It will be a mere nuisance for the Toronto Blue Jays if Bud Selig's Biogenesis net lands Melky Cabrera an additional suspension.
Given Cabrera's balky hamstring and the team's flickering postseason chances, it might be time to look ahead to 2014, anyhow.
But if the baseball commissioner is as ready to levy 50- and maybe 100-game suspensions after next week's All-Star Game as ESPN investigative program Outside the Lines suggests, there must surely be shivers felt throughout club offices this morning.
The big names on the list of 20 players who are in danger of being suspended are Alex Rodriguez of the New York Yankees and Ryan Braun of the Milwaukee Brewers, but there are several players reported to be under investigation who have or figure to play significant roles in their teams' playoff chances.
Three of those – pitcher Bartolo Colon of the Oakland Athletics, outfielder Nelson Cruz of the Texas Rangers and shortstop Jhonny Peralta of the Detroit Tigers – will take part in Tuesday's All-Star Game at Citi Field in New York. Another all-star, San Diego Padres shortstop Everth Cabrera, would make a tantalizing trade target for a contending team.
ESPN has suggested other players are involved whose names have not yet been made public.
No wonder, then, the Rangers signed Manny Ramirez to a shot-in-the-dark minor-league deal after his stint in Taiwan – how delicious is that: Ramirez, suspended once upon a time for using performance-enhancing substances, is now insurance against the very same thing – or why the Rangers are all over the Chicago White Sox about Alex Rios.
Suddenly, Selig's personal vendetta against Rodriguez and Braun has much wider implications than simply a settling of scores.
It should not come as a surprise the commissioner has thrown considerable legal and financial resources at the so-called Biogenesis scandal, which resulted from a Miami New Times investigation into a Coral Gables, Fla.-based anti-aging clinic.
Braun had a suspension for PED use overturned on a technicality and was too care-free in his demeanour for the commissioner's liking.
Rodriguez has acknowledged using PEDs while with the Rangers but has essentially claimed he has been clean for the past 10 seasons. (Nobody believes him.)

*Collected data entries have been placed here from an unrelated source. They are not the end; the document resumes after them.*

File: config.mk
export PLATFORM = sky130hd
export DESIGN_NAME = psm_shift_sequencer
export DESIGN_NICKNAME = d
export VERILOG_FILES = /design/src/psm_pkg.sv /design/src/psm_ctx_tracker.sv /design/src/psm_phase_timer.sv /design/src/psm_shift_fsm.sv /design/src/psm_ctrl_decoder.sv /design/src/psm_shift_sequencer.sv
export SDC_FILE = /design/constraint.sdc
export NUM_CORES = 1
export LEC_CHECK = 0
export ABC_CLOCK_PERIOD_IN_PS = 1900
export BUFFER_PORTS_ARGS = -buffer_cell sky130_fd_sc_hd__buf_2
export CAP_MARGIN = 10
export CORE_MARGIN = 3
export CORE_UTILIZATION = 51
export CTS_CLUSTER_SIZE = 40
export DETAILED_ROUTE_END_ITERATION = 8
export HOLD_SLACK_MARGIN = 0.08
export PLACE_DENSITY_LB_ADDON = 0.08
export SYNTH_ARGS = -nofsm -noshare
export SYNTH_HDL_FRONTEND = slang
export SYNTH_SLANG_ARGS = --single-unit
File: constraint.sdc
create_clock -name i_clk -period 1.9 [get_ports i_clk]
set_clock_uncertainty 0.05 [all_clocks]
set_input_delay 0.19 -clock i_clk [delete_from_list [all_inputs] [get_ports i_clk]]
set_output_delay 0.19 -clock i_clk [all_outputs]
set_load 0.1 [all_outputs]
File: src/psm_pkg.sv
/* Shared sizes, latencies, state encoding, status codes and control structs
   of the shift-and-scan sequencer. Imported by every module of the design. */

package psm_pkg;

    // ----------------------------------------
    // Array sizes and latencies
    // ----------------------------------------
    localparam int IDX_W       = 8;    // Context index width
    localparam int PARAMS_W    = 2;    // Inactive-column count width
    localparam int SCAN_LEN    = 3;    // Scan-chain shifts per context
    localparam int RD_LAT      = 3;    // Read data latency
    localparam int WR_LAT      = 1;    // Write data latency
    localparam int WRITE_EXTRA = 3;    // Extra contexts to drain the writes

    // Cycle counter covers both latencies and the post-read shift
    localparam int LAT_MAX = (RD_LAT > WR_LAT) ? RD_LAT : WR_LAT;
    localparam int CYC_MAX = (LAT_MAX > (2**PARAMS_W - 1)) ? LAT_MAX : (2**PARAMS_W - 1);
    localparam int CYC_W   = $clog2(CYC_MAX + 1);
    localparam int SCAN_W  = $clog2(SCAN_LEN + 1);

    // ----------------------------------------
    // Sequencer states
    // ----------------------------------------
    typedef enum logic [3:0] {
        ST_IDLE,
        ST_PREREAD_SHIFT,
        ST_RD_CNT_START,
        ST_READING,
        ST_READING_LAT_WAIT,
        ST_POSTREAD_SHIFT,
        ST_PREWRITE_SHIFT,
        ST_WR_CNT_START,
        ST_WRITING,
        ST_WREN_HOLD_LAST,
        ST_WRITING_LAT_WAIT,
        ST_FINISH
    } seq_state_t;

    // Status code reported for each state
    typedef logic [4:0] status_code_t;

    localparam status_code_t STATUS_IDLE           = 5'd0;
    localparam status_code_t STATUS_PREREAD_SHIFT  = 5'd1;
    localparam status_code_t STATUS_RD_CNT_START   = 5'd2;
    localparam status_code_t STATUS_READING        = 5'd3;
    localparam status_code_t STATUS_RD_LAT_WAIT    = 5'd4;
    localparam status_code_t STATUS_POSTREAD_SHIFT = 5'd5;
    localparam status_code_t STATUS_PREWRITE_SHIFT = 5'd6;
    localparam status_code_t STATUS_WR_CNT_START   = 5'd7;
    localparam status_code_t STATUS_WRITING        = 5'd8;
    localparam status_code_t STATUS_WREN_HOLD      = 5'd9;
    localparam status_code_t STATUS_WR_LAT_WAIT    = 5'd10;
    localparam status_code_t STATUS_FINISH         = 5'd11;
    localparam status_code_t STATUS_BAD            = 5'd31;

    // ----------------------------------------
    // Control groups
    // ----------------------------------------
    // External address counters
    typedef struct packed {
        logic en;
        logic clear;
        logic wr_flag;      // 1 for a write sweep, 0 for a read sweep
        logic start;        // First address of the current context
    } cnt_ctrl_t;

    // Read and write data feeders
    typedef struct packed {
        logic rd_en;
        logic rd_clear;
        logic wr_en;
        logic wr_clear;
    } feeder_ctrl_t;

    // SRAM port, scan chain and output buffer
    typedef struct packed {
        logic sram_wren;
        logic sram_rden;
        logic cscan_en;
        logic buff_shift;
    } array_ctrl_t;

    typedef struct packed {
        status_code_t code;
        logic         shift_done;   // Array loaded, compute may start
        logic         done;         // One-cycle end of context
        logic         finalwrite;   // All outputs but the last are written
    } seq_status_t;

    // Internal latency and scan counter control
    typedef struct packed {
        logic cyc_en;
        logic cyc_clear;
        logic scan_en;
        logic scan_clear;
    } timer_ctrl_t;

endpackage

File: src/psm_ctx_tracker.sv
/* Context counter of the sequencer with the final-write, completion and
   output-buffer clear flags derived from it. */

`timescale 1ns/1ps

module psm_ctx_tracker
    import psm_pkg::*;
(
    input  logic             i_clk,
    input  logic             i_rstn,
    input  logic             i_fsm_reset,    // Restart the context count
    input  logic             i_ctx_inc,      // One context finished
    input  logic [IDX_W-1:0] i_ncontexts,
    input  logic             i_preload_en,
    input  logic             i_idle,         // Sequencer sits in IDLE
    output logic [IDX_W-1:0] o_ctx_cnt,
    output logic             o_finalwrite,
    output logic             o_completion,
    output logic             o_buff_clear
);

    // ----------------------------------------
    // Finished-context counter
    // ----------------------------------------
    always_ff @(posedge i_clk or negedge i_rstn) begin
        if (!i_rstn) begin
            o_ctx_cnt <= '0;
        end else if (i_fsm_reset) begin
            o_ctx_cnt <= '0;
        end else if (i_ctx_inc) begin
            o_ctx_cnt <= o_ctx_cnt + 1'b1;
        end
    end

    // ----------------------------------------
    // Flags
    // ----------------------------------------
    // Writes lag the reads by WRITE_EXTRA contexts,
    // so the last write runs at ncontexts+WRITE_EXTRA-1
    assign o_finalwrite = (o_ctx_cnt == i_ncontexts + IDX_W'(WRITE_EXTRA - 1));

    // Everything written, start pulses are ignored until i_fsm_reset
    assign o_completion = (o_ctx_cnt == i_ncontexts + IDX_W'(WRITE_EXTRA));

    // Buffer starts clean when nothing is preloaded into it
    assign o_buff_clear = i_idle && (!i_preload_en || (o_ctx_cnt > i_ncontexts));

endmodule

File: src/psm_phase_timer.sv
/* Latency cycle counter and stall-aware scan counter of the sequencer.
   Both are steered by the decoder through one timer control struct. */

`timescale 1ns/1ps

module psm_phase_timer
    import psm_pkg::*;
(
    input  logic              i_clk,
    input  logic              i_rstn,
    input  timer_ctrl_t       i_tctrl,
    input  logic              i_pipeline_en,   // Low stalls the scan chain
    output logic [CYC_W-1:0]  o_cyc_cnt,
    output logic [SCAN_W-1:0] o_scan_cnt
);

    // ----------------------------------------
    // Latency and post-read shift counter
    // ----------------------------------------
    always_ff @(posedge i_clk or negedge i_rstn) begin
        if (!i_rstn) begin
            o_cyc_cnt <= '0;
        end else if (i_tctrl.cyc_clear) begin
            o_cyc_cnt <= '0;
        end else if (i_tctrl.cyc_en) begin
            o_cyc_cnt <= o_cyc_cnt + 1'b1;
        end
    end

    // ----------------------------------------
    // Scan shift counter
    // ----------------------------------------
    // Counts only cycles in which the chain really moves.
    // Wraps after the last shift as the phase ends on that same edge
    always_ff @(posedge i_clk or negedge i_rstn) begin
        if (!i_rstn) begin
            o_scan_cnt <= '0;
        end else if (i_tctrl.scan_clear) begin
            o_scan_cnt <= '0;
        end else if (i_tctrl.scan_en && i_pipeline_en) begin
            if (o_scan_cnt == SCAN_W'(SCAN_LEN - 1)) begin
                o_scan_cnt <= '0;
            end else begin
                o_scan_cnt <= o_scan_cnt + 1'b1;
            end
        end
    end

    // Pre-shift phase ends on the wrap, so the next one starts from zero
    a_scan_idle_zero: assert property (@(posedge i_clk) disable iff (!i_rstn)
        !i_tctrl.scan_en |-> (o_scan_cnt == '0));

endmodule

File: src/psm_shift_fsm.sv
/* State register and next-state logic of the shift-and-scan sequencer.
   Picks the read, shift-read or shift-write path for each start pulse. */

`timescale 1ns/1ps

module psm_shift_fsm
    import psm_pkg::*;
(
    input  logic                i_clk,
    input  logic                i_rstn,
    input  logic                i_fsm_start,
    input  logic                i_done,          // Address sweep finished
    input  logic                i_pipeline_en,
    input  logic                i_preload_en,
    input  logic [IDX_W-1:0]    i_ncontexts,
    input  logic [PARAMS_W-1:0] i_inactive_cols,
    input  logic [IDX_W-1:0]    i_ctx_cnt,
    input  logic                i_completion,
    input  logic [CYC_W-1:0]    i_cyc_cnt,
    input  logic [SCAN_W-1:0]   i_scan_cnt,
    output seq_state_t          o_state
);

    seq_state_t state_d;
    logic       scan_last;

    // Last real shift of a pre-shift phase
    assign scan_last = i_pipeline_en && (i_scan_cnt == SCAN_W'(SCAN_LEN - 1));

    // ----------------------------------------
    // State register
    // ----------------------------------------
    always_ff @(posedge i_clk or negedge i_rstn) begin
        if (!i_rstn) begin
            o_state <= ST_IDLE;
        end else begin
            o_state <= state_d;
        end
    end

    // ----------------------------------------
    // Transitions
    // ----------------------------------------
    always_comb begin
        state_d = o_state;
        case (o_state)
            ST_IDLE: begin
                // Start is dropped once every context is written
                if (i_fsm_start && !i_completion) begin
                    if (i_ctx_cnt >= IDX_W'(WRITE_EXTRA)) begin
                        // Write pipeline full, shift out and write
                        state_d = ST_PREWRITE_SHIFT;
                    end else if (!i_preload_en || (i_ctx_cnt > i_ncontexts)) begin
                        // Nothing to load for this context
                        state_d = ST_FINISH;
                    end else if (i_ctx_cnt == '0) begin
                        // Empty array, read without shifting
                        state_d = ST_RD_CNT_START;
                    end else begin
                        state_d = ST_PREREAD_SHIFT;
                    end
                end
            end
            ST_PREREAD_SHIFT: begin
                // Final shift only pushes the last read in
                if (scan_last) begin
                    state_d = (i_ctx_cnt == i_ncontexts) ? ST_FINISH : ST_RD_CNT_START;
                end
            end
            ST_RD_CNT_START: begin
                state_d = ST_READING;
            end
            ST_READING: begin
                if (i_done) begin
                    state_d = ST_READING_LAT_WAIT;
                end
            end
            ST_READING_LAT_WAIT: begin
                // Underused array needs extra buffer shifts
                if (i_cyc_cnt == CYC_W'(RD_LAT)) begin
                    state_d = (i_inactive_cols != '0) ? ST_POSTREAD_SHIFT : ST_FINISH;
                end
            end
            ST_POSTREAD_SHIFT: begin
                if (i_cyc_cnt == CYC_W'(i_inactive_cols - 1'b1)) begin
                    state_d = ST_FINISH;
                end
            end
            ST_PREWRITE_SHIFT: begin
                if (scan_last) begin
                    state_d = ST_WR_CNT_START;
                end
            end
            ST_WR_CNT_START: begin
                state_d = ST_WRITING;
            end
            ST_WRITING: begin
                if (i_done) begin
                    state_d = ST_WREN_HOLD_LAST;
                end
            end
            // Extra wren cycle for the last address
            ST_WREN_HOLD_LAST: begin
                state_d = ST_WRITING_LAT_WAIT;
            end
            ST_WRITING_LAT_WAIT: begin
                // Read again while there is still input to load
                if (i_cyc_cnt == CYC_W'(WR_LAT)) begin
                    if (i_preload_en && (i_ctx_cnt < i_ncontexts)) begin
                        state_d = ST_RD_CNT_START;
                    end else begin
                        state_d = ST_FINISH;
                    end
                end
            end
            ST_FINISH: begin
                state_d = ST_IDLE;
            end
            default: begin
                state_d = ST_IDLE;
            end
        endcase
    end

    // Completion is only reached on the way back to IDLE and holds it there
    a_idle_on_completion: assert property (@(posedge i_clk) disable iff (!i_rstn)
        i_completion |-> (o_state == ST_IDLE));

endmodule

This is a legacy issue for Selig, especially with the game on financial cruise control. What is now important to the commissioner is being able to say that, on his watch, Rodriguez, Braun and other alleged cheaters have been dealt with formally and successfully. It's first-and-goal for Selig, and he's facing a defence – the MLB Players Association – composed of a membership more prone to supporting his cause than at any other time in its history. This is a pliant, conservative group, well-fed and well-financed and tired of being asked about PEDs.
Baseball is scheduled to meet with Rodriguez on Friday, and he will likely follow Braun's tack and fall back on his Fifth Amendment right. (ESPN reported that was the approach taken by at least 10 players thus far investigated.)
Opinion around the game is Selig will be able to navigate his way through any appeals launched by any suspended players; that as long as his office is above-board in how it collects evidence and executes its approach, the players association – which for many of us has been far too ready to open the collective agreement when it comes to enhanced drug testing – will offer mostly token resistance.
And so the all-star break approaches with a new and mostly unwanted narrative.
Cabrera won the most-valuable-player award in last year's All-Star Game and was subsequently suspended and became persona non grata around the San Francisco Giants during their run to the World Series title.
Not only is Selig at risk of taking attention away from the on-field product, he is threatening to interfere with the pennant races. Baseball's trade deadline is two weeks after the All-Star Game and, suddenly, general managers find themselves confronted by a whole new dynamic.
Selig would be better off waiting until the off-season to burnish his legacy.